John O'Flynn (born 11 July 1982) is an Irish professional footballer who plays as a striker, most recently for Finn Harps in the League of Ireland First Division. He previously played with Barnet, Exeter City, Cork City and Limerick.

Playing career

Club

Peterborough United
O'Flynn began his career as a trainee with Peterborough United, where he has loan spells with Cambridge City and Bedford Town

Cork City
O'Flynn spent six years with Cork City, winning the League of Ireland and FAI Cup.

Barnet
In 2008, O'Flynn returned to England to play for Barnet. O'Flynn endeared himself to Barnet fans and was likened to club legend Giuliano Grazioli by former manager Paul Fairclough for his goalscoring ability. 
He was voted Barnet FC Player of the Season in 2008-9 by the clubs' supporters.
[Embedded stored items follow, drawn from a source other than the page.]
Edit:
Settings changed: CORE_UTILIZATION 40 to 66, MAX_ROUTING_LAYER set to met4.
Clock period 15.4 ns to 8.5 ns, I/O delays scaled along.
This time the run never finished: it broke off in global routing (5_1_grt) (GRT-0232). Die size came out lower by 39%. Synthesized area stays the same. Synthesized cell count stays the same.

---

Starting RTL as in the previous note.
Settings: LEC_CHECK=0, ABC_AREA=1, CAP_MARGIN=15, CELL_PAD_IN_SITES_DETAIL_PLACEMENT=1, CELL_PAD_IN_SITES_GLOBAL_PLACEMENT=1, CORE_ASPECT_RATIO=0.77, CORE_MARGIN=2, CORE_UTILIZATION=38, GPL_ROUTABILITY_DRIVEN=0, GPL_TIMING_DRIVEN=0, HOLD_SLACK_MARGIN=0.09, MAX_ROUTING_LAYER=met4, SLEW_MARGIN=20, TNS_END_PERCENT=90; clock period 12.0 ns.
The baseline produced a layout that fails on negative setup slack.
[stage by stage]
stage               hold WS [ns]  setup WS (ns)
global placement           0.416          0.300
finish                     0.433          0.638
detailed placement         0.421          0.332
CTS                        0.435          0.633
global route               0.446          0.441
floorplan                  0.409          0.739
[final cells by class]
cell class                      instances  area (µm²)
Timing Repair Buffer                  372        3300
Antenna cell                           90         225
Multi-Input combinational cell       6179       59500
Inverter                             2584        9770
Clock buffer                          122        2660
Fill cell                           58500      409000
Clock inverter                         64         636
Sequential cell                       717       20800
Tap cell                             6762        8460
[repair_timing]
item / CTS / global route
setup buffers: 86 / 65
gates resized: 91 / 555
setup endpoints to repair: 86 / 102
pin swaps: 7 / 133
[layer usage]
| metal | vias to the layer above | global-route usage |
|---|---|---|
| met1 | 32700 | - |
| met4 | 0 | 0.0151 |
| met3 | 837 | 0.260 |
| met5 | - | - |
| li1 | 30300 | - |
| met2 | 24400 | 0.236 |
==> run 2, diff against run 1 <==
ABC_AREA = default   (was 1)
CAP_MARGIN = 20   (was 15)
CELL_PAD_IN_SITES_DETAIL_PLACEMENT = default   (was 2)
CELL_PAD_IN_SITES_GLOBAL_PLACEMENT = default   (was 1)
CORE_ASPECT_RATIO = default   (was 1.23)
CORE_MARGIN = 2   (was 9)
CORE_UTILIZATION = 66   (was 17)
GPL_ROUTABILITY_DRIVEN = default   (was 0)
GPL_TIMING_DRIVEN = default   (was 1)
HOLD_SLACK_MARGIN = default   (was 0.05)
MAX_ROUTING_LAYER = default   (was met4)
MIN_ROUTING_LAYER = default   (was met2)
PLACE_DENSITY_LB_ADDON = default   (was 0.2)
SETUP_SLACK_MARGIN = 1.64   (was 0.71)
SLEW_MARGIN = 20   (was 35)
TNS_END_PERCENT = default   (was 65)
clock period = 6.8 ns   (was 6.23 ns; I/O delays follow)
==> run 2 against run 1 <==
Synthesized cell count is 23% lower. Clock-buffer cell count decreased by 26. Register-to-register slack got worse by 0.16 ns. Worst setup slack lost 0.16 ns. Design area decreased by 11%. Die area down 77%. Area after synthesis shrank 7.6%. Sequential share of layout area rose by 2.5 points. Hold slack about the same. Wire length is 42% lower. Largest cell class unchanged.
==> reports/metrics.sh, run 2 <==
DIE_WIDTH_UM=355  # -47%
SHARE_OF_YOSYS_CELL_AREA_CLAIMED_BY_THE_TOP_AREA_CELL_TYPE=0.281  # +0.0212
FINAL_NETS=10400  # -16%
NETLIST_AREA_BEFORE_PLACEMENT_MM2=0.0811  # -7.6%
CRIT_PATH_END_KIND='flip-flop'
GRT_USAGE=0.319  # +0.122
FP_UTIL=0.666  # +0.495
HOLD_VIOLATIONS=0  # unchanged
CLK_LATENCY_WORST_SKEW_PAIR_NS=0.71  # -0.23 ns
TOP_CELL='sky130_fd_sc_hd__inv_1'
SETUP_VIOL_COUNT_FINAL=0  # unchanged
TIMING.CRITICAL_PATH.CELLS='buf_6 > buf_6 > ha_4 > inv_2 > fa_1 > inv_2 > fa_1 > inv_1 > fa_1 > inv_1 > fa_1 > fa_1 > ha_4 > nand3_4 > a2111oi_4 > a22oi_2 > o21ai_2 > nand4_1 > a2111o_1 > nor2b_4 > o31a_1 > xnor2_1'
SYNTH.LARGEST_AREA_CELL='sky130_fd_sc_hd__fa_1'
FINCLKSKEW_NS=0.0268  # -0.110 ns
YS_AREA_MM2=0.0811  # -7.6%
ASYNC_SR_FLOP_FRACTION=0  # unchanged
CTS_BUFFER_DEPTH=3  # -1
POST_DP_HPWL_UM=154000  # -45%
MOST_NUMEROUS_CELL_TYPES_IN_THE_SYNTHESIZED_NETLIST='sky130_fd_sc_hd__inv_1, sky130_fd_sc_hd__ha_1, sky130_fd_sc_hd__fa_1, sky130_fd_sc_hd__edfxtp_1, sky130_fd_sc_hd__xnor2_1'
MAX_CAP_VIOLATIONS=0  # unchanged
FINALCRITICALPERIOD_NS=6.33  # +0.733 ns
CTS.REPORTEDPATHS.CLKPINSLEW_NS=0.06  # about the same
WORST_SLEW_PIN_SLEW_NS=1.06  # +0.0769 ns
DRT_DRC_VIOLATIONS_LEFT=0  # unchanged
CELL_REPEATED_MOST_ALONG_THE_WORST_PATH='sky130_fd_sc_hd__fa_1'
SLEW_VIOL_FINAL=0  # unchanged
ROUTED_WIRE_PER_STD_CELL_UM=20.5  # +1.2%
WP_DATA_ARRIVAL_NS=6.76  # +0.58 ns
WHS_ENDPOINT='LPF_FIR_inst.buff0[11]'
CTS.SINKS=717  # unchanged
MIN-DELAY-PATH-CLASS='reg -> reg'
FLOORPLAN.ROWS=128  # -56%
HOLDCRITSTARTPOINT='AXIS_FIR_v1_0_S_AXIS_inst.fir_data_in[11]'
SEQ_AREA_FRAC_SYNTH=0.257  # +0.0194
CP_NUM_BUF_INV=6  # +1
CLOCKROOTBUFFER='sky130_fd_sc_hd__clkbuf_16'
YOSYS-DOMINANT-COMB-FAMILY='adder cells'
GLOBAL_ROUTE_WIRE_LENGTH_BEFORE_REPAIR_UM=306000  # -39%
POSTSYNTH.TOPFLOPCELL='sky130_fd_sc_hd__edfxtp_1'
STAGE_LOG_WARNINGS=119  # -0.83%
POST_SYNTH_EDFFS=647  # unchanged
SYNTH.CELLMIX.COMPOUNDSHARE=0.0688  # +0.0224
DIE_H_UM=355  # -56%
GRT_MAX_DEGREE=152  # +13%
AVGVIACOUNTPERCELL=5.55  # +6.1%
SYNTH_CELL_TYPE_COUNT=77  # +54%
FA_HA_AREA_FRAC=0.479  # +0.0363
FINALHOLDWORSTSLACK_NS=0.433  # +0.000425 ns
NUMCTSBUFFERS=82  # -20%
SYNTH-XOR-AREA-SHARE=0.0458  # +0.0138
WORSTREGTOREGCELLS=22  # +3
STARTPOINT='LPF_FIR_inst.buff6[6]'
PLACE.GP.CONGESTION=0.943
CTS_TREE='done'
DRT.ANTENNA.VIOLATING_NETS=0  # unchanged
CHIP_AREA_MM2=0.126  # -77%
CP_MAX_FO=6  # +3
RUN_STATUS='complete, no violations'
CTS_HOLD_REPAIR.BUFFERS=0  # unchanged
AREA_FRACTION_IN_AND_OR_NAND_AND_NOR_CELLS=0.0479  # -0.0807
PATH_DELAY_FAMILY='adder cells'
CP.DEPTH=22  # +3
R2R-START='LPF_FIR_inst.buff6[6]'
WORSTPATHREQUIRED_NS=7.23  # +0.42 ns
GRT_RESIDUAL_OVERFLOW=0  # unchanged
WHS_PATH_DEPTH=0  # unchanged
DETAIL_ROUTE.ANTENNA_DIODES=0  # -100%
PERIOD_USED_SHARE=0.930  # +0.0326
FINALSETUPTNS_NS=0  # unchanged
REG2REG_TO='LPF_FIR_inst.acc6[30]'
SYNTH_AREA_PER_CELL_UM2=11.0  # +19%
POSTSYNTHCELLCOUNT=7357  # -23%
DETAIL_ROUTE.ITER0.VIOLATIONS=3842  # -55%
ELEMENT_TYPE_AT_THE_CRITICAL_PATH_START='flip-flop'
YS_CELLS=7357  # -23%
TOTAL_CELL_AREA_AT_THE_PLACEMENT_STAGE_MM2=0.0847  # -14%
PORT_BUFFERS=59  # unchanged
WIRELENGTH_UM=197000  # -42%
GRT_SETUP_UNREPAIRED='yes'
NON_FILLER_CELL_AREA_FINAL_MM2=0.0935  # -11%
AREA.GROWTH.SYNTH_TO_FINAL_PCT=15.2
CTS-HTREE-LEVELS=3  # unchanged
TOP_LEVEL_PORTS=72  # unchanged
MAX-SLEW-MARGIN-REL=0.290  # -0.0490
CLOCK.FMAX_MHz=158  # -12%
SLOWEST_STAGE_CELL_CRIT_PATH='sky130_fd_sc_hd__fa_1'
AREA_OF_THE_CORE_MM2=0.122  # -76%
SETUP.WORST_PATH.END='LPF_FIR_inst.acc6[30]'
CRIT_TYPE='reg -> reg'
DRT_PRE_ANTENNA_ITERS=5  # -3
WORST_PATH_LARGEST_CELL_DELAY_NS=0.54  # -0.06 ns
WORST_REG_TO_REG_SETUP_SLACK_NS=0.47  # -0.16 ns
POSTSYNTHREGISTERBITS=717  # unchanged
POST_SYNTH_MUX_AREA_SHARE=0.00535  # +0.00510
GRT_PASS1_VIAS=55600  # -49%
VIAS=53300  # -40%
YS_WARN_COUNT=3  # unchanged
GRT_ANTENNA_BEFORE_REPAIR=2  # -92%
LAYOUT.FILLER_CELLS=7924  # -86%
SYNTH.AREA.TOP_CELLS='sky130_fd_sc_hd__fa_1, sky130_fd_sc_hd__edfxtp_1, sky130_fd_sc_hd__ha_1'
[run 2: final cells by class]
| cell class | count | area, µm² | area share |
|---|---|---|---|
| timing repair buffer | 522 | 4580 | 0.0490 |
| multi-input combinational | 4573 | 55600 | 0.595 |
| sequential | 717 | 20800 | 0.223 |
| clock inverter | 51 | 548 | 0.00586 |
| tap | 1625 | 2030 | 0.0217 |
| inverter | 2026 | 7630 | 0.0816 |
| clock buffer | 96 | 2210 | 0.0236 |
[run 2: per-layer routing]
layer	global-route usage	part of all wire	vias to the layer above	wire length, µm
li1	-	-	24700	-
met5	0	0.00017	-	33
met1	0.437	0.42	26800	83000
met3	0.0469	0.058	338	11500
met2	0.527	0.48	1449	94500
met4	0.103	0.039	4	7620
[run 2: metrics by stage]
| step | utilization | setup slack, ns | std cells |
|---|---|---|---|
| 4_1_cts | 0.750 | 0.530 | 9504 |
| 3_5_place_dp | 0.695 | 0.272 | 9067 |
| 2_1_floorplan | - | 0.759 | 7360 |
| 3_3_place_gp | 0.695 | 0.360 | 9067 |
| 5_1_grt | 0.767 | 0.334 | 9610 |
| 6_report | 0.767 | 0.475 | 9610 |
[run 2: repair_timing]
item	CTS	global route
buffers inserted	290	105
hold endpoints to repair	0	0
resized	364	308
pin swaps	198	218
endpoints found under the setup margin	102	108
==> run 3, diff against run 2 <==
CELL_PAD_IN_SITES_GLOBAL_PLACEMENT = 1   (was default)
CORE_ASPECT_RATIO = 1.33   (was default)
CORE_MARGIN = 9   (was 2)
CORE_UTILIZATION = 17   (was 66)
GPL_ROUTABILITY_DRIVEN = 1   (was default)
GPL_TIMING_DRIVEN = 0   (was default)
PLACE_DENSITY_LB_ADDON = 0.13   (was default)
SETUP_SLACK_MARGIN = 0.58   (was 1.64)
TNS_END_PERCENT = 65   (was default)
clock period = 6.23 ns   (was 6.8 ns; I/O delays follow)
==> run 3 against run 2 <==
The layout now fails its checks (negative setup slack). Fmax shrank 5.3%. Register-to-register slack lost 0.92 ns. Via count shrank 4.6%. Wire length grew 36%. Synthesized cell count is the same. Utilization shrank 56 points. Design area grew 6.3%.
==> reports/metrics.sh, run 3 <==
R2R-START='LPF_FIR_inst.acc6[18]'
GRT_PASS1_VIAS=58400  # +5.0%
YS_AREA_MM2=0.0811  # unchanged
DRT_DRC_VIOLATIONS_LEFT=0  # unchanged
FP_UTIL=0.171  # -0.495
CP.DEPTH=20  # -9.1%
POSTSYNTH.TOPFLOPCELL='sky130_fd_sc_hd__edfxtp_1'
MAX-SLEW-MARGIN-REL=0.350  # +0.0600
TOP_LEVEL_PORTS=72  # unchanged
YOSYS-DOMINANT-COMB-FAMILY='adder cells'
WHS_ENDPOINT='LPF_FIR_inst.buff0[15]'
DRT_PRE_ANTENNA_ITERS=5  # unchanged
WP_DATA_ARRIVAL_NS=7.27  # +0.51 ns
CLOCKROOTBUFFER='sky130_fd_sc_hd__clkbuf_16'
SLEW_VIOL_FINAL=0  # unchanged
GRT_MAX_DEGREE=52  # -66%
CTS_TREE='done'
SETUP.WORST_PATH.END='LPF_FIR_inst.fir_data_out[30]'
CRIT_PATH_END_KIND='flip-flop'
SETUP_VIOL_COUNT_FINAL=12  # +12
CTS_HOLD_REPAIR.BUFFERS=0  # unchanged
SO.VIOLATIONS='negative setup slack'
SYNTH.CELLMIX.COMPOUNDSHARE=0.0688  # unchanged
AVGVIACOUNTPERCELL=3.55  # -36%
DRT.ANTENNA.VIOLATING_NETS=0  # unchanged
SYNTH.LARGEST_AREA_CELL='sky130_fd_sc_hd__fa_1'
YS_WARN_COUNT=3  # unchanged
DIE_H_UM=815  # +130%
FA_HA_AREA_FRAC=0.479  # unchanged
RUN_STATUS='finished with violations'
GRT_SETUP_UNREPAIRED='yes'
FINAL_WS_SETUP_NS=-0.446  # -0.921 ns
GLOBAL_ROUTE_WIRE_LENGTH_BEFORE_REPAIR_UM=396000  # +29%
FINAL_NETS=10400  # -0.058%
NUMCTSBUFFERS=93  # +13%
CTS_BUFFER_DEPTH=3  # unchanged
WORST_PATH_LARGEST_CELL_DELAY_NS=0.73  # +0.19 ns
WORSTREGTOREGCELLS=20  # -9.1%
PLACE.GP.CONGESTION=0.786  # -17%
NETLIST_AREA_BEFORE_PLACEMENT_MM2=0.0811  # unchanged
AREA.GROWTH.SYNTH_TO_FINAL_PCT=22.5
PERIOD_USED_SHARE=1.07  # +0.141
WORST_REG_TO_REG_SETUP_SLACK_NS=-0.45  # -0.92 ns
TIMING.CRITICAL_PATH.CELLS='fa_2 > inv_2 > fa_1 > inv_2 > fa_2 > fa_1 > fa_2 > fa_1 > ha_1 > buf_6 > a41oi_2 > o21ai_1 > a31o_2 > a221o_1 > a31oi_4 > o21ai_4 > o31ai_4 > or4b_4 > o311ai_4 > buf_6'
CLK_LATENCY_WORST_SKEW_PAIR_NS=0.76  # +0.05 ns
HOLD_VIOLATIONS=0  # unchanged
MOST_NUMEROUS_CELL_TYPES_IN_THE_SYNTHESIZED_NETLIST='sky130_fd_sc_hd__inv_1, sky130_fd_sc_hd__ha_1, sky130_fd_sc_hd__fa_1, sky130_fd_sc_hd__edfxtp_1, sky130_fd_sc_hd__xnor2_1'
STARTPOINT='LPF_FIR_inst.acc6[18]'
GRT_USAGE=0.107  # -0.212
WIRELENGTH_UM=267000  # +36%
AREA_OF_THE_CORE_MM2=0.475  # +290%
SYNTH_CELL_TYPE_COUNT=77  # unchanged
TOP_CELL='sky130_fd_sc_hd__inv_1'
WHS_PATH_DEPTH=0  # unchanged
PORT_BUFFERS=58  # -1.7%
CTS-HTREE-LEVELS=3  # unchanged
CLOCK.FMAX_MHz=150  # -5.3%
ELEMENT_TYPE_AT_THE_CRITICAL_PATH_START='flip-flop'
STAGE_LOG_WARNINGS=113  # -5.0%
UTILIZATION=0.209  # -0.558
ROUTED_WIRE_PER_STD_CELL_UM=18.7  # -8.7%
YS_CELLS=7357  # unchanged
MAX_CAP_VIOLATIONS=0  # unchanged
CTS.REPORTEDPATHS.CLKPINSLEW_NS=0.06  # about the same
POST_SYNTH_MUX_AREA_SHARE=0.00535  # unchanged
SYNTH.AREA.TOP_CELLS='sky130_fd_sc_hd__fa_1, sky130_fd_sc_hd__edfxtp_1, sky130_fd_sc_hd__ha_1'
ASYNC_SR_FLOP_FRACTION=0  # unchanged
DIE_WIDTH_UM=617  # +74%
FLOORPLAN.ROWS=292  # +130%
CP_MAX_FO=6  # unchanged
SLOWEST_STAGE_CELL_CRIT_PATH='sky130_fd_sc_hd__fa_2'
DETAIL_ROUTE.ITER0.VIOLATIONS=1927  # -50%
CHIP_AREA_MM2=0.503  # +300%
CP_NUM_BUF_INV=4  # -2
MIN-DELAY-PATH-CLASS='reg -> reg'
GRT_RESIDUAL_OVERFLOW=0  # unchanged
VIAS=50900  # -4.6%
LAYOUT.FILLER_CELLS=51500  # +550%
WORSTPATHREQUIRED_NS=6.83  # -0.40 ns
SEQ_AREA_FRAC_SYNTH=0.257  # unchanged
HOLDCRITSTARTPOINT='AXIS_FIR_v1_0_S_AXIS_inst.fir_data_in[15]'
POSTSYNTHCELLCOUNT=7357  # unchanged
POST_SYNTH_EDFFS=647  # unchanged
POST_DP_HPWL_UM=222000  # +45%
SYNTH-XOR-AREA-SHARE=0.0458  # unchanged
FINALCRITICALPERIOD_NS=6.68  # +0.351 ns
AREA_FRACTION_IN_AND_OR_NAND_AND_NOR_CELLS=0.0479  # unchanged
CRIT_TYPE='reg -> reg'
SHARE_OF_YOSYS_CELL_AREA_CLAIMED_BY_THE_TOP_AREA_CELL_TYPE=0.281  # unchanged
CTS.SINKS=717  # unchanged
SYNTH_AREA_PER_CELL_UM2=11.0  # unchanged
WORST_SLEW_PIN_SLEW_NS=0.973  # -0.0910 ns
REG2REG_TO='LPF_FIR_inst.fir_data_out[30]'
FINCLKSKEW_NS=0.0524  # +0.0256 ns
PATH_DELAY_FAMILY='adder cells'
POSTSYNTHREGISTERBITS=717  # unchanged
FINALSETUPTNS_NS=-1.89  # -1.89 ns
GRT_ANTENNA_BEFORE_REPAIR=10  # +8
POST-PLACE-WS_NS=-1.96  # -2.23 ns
==> flow/design.v <==
module my_fifo #(
                   parameter DATA_W           = 128      ,         
                   parameter DEPTH            = 16     ,         
                   parameter UPP_TH           = 4      ,         
                   parameter LOW_TH           = 2                
                )
                (
                   input                   clk         ,         
                   input                   rstn        ,         
                   input                   i_wren      ,         
                   input  [DATA_W - 1 : 0] i_wrdata    ,         
                   output                  o_alm_full  ,         
                   output                  o_full      ,         
                   input                   i_rden      ,         
                   output [DATA_W - 1 : 0] o_rddata    ,         
                   output                  o_alm_empty ,         
                   output                  o_empty               
                );
logic [DATA_W - 1        : 0] data_rg [DEPTH] ;         
logic [$clog2(DEPTH) - 1 : 0] wrptr_rg        ;         
logic [$clog2(DEPTH) - 1 : 0] rdptr_rg        ;         
logic [$clog2(DEPTH)     : 0] dcount_rg       ;         
logic                         wren_s          ;         
logic                         rden_s          ;         
logic                         full_s          ;         
logic                         empty_s         ;         
always @ (posedge clk) begin
   if (!rstn) begin      
      for (int i = 0; i < DEPTH; i++) begin
         data_rg[i] <= '0 ;
      end
      wrptr_rg  <= 0              ;
      rdptr_rg  <= 0              ;      
      dcount_rg <= 0              ;
   end
   else begin   
      if (wren_s) begin                          
         data_rg [wrptr_rg] <= i_wrdata ;         
         if (wrptr_rg == DEPTH - 1) begin
            wrptr_rg <= 0               ;         
         end
         else begin
            wrptr_rg <= wrptr_rg + 1    ;         
         end
      end
      if (rden_s) begin         
         if (rdptr_rg == DEPTH - 1) begin
            rdptr_rg <= 0               ;         
         end
         else begin
            rdptr_rg <= rdptr_rg + 1    ;         
         end
      end
      if (wren_s && !rden_s) begin                
         dcount_rg <= dcount_rg + 1 ;
      end                    
      else if (!wren_s && rden_s) begin           
         dcount_rg <= dcount_rg - 1 ;         
      end
   end
end
assign full_s      = (dcount_rg == DEPTH) ? 1'b1 : 0                ; 
assign empty_s     = (dcount_rg == 0    ) ? 1'b1 : 0                ;
assign wren_s      = i_wren & !full_s                               ;  
assign rden_s      = i_rden & !empty_s                              ;
assign o_full      = full_s                          ;
assign o_empty     = empty_s                                        ;
assign o_alm_full  = ((dcount_rg > UPP_TH) ? 1'b1 : 0)              ;
assign o_alm_empty = (dcount_rg < LOW_TH) ? 1'b1 : 0                ;  
assign o_rddata    = data_rg [rdptr_rg]                             ;   
endmodule
Settings: LEC_CHECK=0, CAP_MARGIN=20, CELL_PAD_IN_SITES_DETAIL_PLACEMENT=0, CORE_ASPECT_RATIO=1.04, CORE_MARGIN=2, CORE_UTILIZATION=72, CTS_CLUSTER_SIZE=21, GPL_ROUTABILITY_DRIVEN=1, PLACE_DENSITY_LB_ADDON=0.02, SETUP_SLACK_MARGIN=0.77, SLEW_MARGIN=25, TNS_END_PERCENT=70; clock period 2.63 ns.
run.sh (not shown) runs the stock make flow with config.mk's settings and CLKGATE_MAP_FILE=.
The first run finished but failed the layout checks on negative setup slack.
On 1 February 2010, transfer deadline day, he rejected a £100,000 move to Shrewsbury Town.

On 1 July 2010, he joined Bristol City on trial, after turning down a new contract offer from Barnet. On 20 July 2010, O'Flynn left Ashton Gate after not being offered a permanent contract.

Exeter City
On 23 July 2010, O'Flynn signed a two-year contract with Exeter City. After two seasons in League One, he signed his second contract with Exeter in July 2012.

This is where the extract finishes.